Look now, at the swarms of birds
dipping in and out
of one another—their collisions
and impossible resolutions.
The hungry animal they become.
GLASS HOUSE
I go to the conservatory
because it is warm, because it is February
and I’ve forgotten how
to walk through this city
with head lifted above ground
Wandering through the glass house I marvel
at this controlled utopia: pomelos, larger
than my hands, ripen lustily on flimsy branches;
ferns, misted twice a day, thrive
inside the cracking mortar of the walls
I am guilty of the same greediness, glutton
for what the world will not give me back: the desert
I was born in and never saw again, my mother’s face
in a casket framed in flowers from a refrigerated case
sparse with stock and baby’s breath
Some would say this is evidence of flourishing:
the crown-of-thorns blooming red to match
the exit sign, deracinated cacti propped up
against pipes, twist-tied to ductwork
keeps them growing toward the light
ON THE AMTRAK
All around, February fields
blur into abstraction.
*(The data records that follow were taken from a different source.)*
This is an optimization exercise on Yosys and OpenROAD, whose aim is small area, a short achievable clock period and few clock cycles per item, not a production implementation. Function was checked by simulation only, so behaviour that the tests miss may differ from the original. No activity file was given, so power comes from the tool's default toggle rates.

==> flow/design.v (excerpt) <==
module isd_decode (
    input  wire         clk,
    input  wire         rst,
    input  wire         start,
    input  wire [5:0]   n_in,
    input  wire [4:0]   k_in,
    input  wire [5:0]   t_in,
    output wire         ready,
    input  wire         row_valid,
    input  wire [32:0]  row_in,       
    input  wire [7:0]   y_in,         
    output wire         row_ready,
    output reg          done,
    output reg  [2:0]   err,
    output reg  [32:0]  m_out
);
For scale: roughly 4,100 cells after synthesis, about 40,000 um^2 of cells after synthesis.
clock: 15.0 ns
lec_check: 0
cap_margin: 20
core_margin: 2
core_utilization: 60
cts_buf_list: sky130_fd_sc_hd__clkbuf_8 sky130_fd_sc_hd__clkbuf_16
cts_cluster_diameter: 100
cts_cluster_size: 20
slew_margin: 20
standard.sh (not shown) runs the stock make flow with config.mk's settings and CLKGATE_MAP_FILE= SYNTH_SCRIPT=/design/flow/synth_recipe.tcl, a recipe that flattens the netlist after the stock synthesis.
==> flow/flow/run.sh <==
#!/bin/bash
# Layout flow: the standard flow (standard.sh, unchanged), with
# - the port buffers that buffer_ports inserts made of sky130_fd_sc_hd__buf_2
#   cells instead of the cell it picks by default;
# - clock tree synthesis with the standard arguments and config.mk's cluster
#   settings, but without dummy loads.
# The whole output of the flow goes to flow_stdout.log; each ORFS step keeps
# its own log under orfs/logs/.
set -euo pipefail
export BUFFER_PORTS_ARGS="-buffer_cell sky130_fd_sc_hd__buf_2"
export CTS_ARGS="-sink_clustering_enable -repair_clock_nets -sink_clustering_size 20 -sink_clustering_max_diameter 100 -dont_use_dummy_load -buf_list {sky130_fd_sc_hd__clkbuf_8 sky130_fd_sc_hd__clkbuf_16}"
bash standard.sh > flow_stdout.log 2>&1
Testbench counts at the start, summed over its fixed seeds: cycles 16,324, items 960.
Change:
--- a/flow/flow/run.sh
+++ b/flow/flow/run.sh
@@ -10,3 +10,3 @@
 export BUFFER_PORTS_ARGS="-buffer_cell sky130_fd_sc_hd__buf_2"
-export CTS_ARGS="-sink_clustering_enable -repair_clock_nets -sink_clustering_size 20 -sink_clustering_max_diameter 100 -dont_use_dummy_load -buf_list {sky130_fd_sc_hd__clkbuf_8 sky130_fd_sc_hd__clkbuf_16}"
+export CTS_ARGS="-sink_clustering_enable -repair_clock_nets -sink_clustering_size 24 -sink_clustering_max_diameter 100 -dont_use_dummy_load"
 bash standard.sh > flow_stdout.log 2>&1
CTS_BUF_LIST = not set   (was sky130_fd_sc_hd__clkbuf_8 sky130_fd_sc_hd__clkbuf_16)
CTS_CLUSTER_SIZE = 24   (was 20)
After rerunning:
- The new run finished clean
- clock skew increases by 0.0080 ns
- wire length barely changes
- final area stays flat
- clock-buffer cell count is lower by 4

========
== garnet ==
isd_decode, a different RTL version from the one above (not shown whole).
Size: roughly 4100 cells after synthesis, about 710 flip-flops, roughly 100 I/O pins, about 40000 um2 of cells after synthesis.
export LEC_CHECK = 0
export CAP_MARGIN = 20
export CORE_MARGIN = 2
export CORE_UTILIZATION = 60
export CTS_CLUSTER_DIAMETER = 100
export CTS_CLUSTER_SIZE = 20
export SLEW_MARGIN = 20
create_clock -name core_clock -period 15.0 [get_ports {clk}]
==> flow/flow/run.sh <==
#!/bin/bash
# Layout flow: the standard flow (standard.sh, unchanged), with
# - the port buffers that buffer_ports inserts made of sky130_fd_sc_hd__buf_2
#   cells instead of the cell it picks by default;
# - clock tree synthesis with the standard arguments and config.mk's cluster
#   settings, but without dummy loads.
# The whole output of the flow goes to flow_stdout.log; each ORFS step keeps
# its own log under orfs/logs/.
set -euo pipefail
export BUFFER_PORTS_ARGS="-buffer_cell sky130_fd_sc_hd__buf_2"
export CTS_ARGS="-sink_clustering_enable -repair_clock_nets -sink_clustering_size 20 -sink_clustering_max_diameter 100 -dont_use_dummy_load"
bash standard.sh > flow_stdout.log 2>&1
Testbench counts of garnet, summed over its fixed seeds: cycles 16,324, items 960.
Marsh
mixing to river, flash of red,
the interminable ache I carry
inside, smearing me like paint
across a canvas. In the window’s
mirror, I assemble your face,
unknown to me, from parts
my own. Again, I fail to hold
the whole of it: gossamer eyes
staring out thin clouds, mute
mouth hovering along the gash
where mountains meet the sky.
So much easier to take in what
isn’t mine. In the distance, geese
are going home. Soft whacking
of wings across the water: bright
battery of sorrow. On the seat,
a book I will not read, core of
an apple half-bitten in my lap.
A mockery. My life passing by
without you in it. Clumsy me,
I feel around your absence
as if searching a bag for keys.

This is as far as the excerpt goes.